→ **TASK**: All of the data is to be set down again without alteration.
------------------------------------------------------------
[config.mk]
export PLATFORM = sky130hd
export DESIGN_NAME = sprite_rom_arbiter_flat
export DESIGN_NICKNAME = d
export VERILOG_FILES = /design/src/rtl/sprite_rom_arbiter_if.sv /design/src/rtl/sprite_rom_arbiter.sv /design/src/flat_wrapper.sv
export SDC_FILE = /design/constraint.sdc
export NUM_CORES = 1
export LEC_CHECK = 0
export ABC_AREA = 1
export BUFFER_PORTS_ARGS = -buffer_cell sky130_fd_sc_hd__clkbuf_2
export CAP_MARGIN = 15
export CORE_MARGIN = 5
export CORE_UTILIZATION = 44
export DETAILED_ROUTE_END_ITERATION = 10
export PLACE_DENSITY = 0.78
export SLEW_MARGIN = 20
export SYNTH_ARGS = -nofsm -noshare
export SYNTH_HDL_FRONTEND = slang
export SYNTH_SLANG_ARGS = --single-unit
[constraint.sdc]
create_clock -name clk -period 3.01 [get_ports clk]
set_input_delay 0.4515 -clock clk [delete_from_list [all_inputs] [get_ports clk]]
set_output_delay 0.4515 -clock clk [all_outputs]
set_load 0.02 [all_outputs]
[src/rtl/sprite_rom_arbiter_if.sv]
// Shared-ROM lookup bus: requester handshake, ROM address/data and per-requester responses.
// The slave modport is the arbiter side; the master modport is the requester/ROM side.
interface sprite_rom_arbiter_if #(
   parameter int NUM_REQ    = 3,
   parameter int ADDR_WIDTH = 19
);
   logic [NUM_REQ-1:0]            req_valid;
   logic [NUM_REQ*ADDR_WIDTH-1:0] req_addr;
   logic [NUM_REQ-1:0]            req_ready;
   logic [ADDR_WIDTH-1:0]         rom_addr;
   logic                          rom_data;
   logic [NUM_REQ-1:0]            rsp_valid;
   logic [NUM_REQ-1:0]            rsp_data;
   logic                          err_oob;

   modport slave (
      input  req_valid, req_addr, rom_data,
      output req_ready, rom_addr, rsp_valid, rsp_data, err_oob
   );

   modport master (
      output req_valid, req_addr, rom_data,
      input  req_ready, rom_addr, rsp_valid, rsp_data, err_oob
   );
endinterface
------------------------------------------------------------
→ **EXERCISE RESPONSE**:
[config.mk]
export PLATFORM = sky130hd
export DESIGN_NAME = sprite_rom_arbiter_flat
export DESIGN_NICKNAME = d
export VERILOG_FILES = /design/src/rtl/sprite_rom_arbiter_if.sv /design/src/rtl/sprite_rom_arbiter.sv /design/src/flat_wrapper.sv
export SDC_FILE = /design/constraint.sdc
export NUM_CORES = 1
export LEC_CHECK = 0
export ABC_AREA = 1
export BUFFER_PORTS_ARGS = -buffer_cell sky130_fd_sc_hd__clkbuf_2
export CAP_MARGIN = 15
export CORE_MARGIN = 5
export CORE_UTILIZATION = 44
export DETAILED_ROUTE_END_ITERATION = 10
export PLACE_DENSITY = 0.78
export SLEW_MARGIN = 20
export SYNTH_ARGS = -nofsm -noshare
export SYNTH_HDL_FRONTEND = slang
export SYNTH_SLANG_ARGS = --single-unit
[constraint.sdc]
create_clock -name clk -period 3.01 [get_ports clk]
set_input_delay 0.4515 -clock clk [delete_from_list [all_inputs] [get_ports clk]]
set_output_delay 0.4515 -clock clk [all_outputs]
set_load 0.02 [all_outputs]
[src/rtl/sprite_rom_arbiter_if.sv]
// Shared-ROM lookup bus: requester handshake, ROM address/data and per-requester responses.
// The slave modport is the arbiter side; the master modport is the requester/ROM side.
interface sprite_rom_arbiter_if #(
   parameter int NUM_REQ    = 3,
   parameter int ADDR_WIDTH = 19
);
   logic [NUM_REQ-1:0]            req_valid;
   logic [NUM_REQ*ADDR_WIDTH-1:0] req_addr;
   logic [NUM_REQ-1:0]            req_ready;
   logic [ADDR_WIDTH-1:0]         rom_addr;
   logic                          rom_data;
   logic [NUM_REQ-1:0]            rsp_valid;
   logic [NUM_REQ-1:0]            rsp_data;
   logic                          err_oob;

   modport slave (
      input  req_valid, req_addr, rom_data,
      output req_ready, rom_addr, rsp_valid, rsp_data, err_oob
   );

   modport master (
      output req_valid, req_addr, rom_data,
      input  req_ready, rom_addr, rsp_valid, rsp_data, err_oob
   );
endinterface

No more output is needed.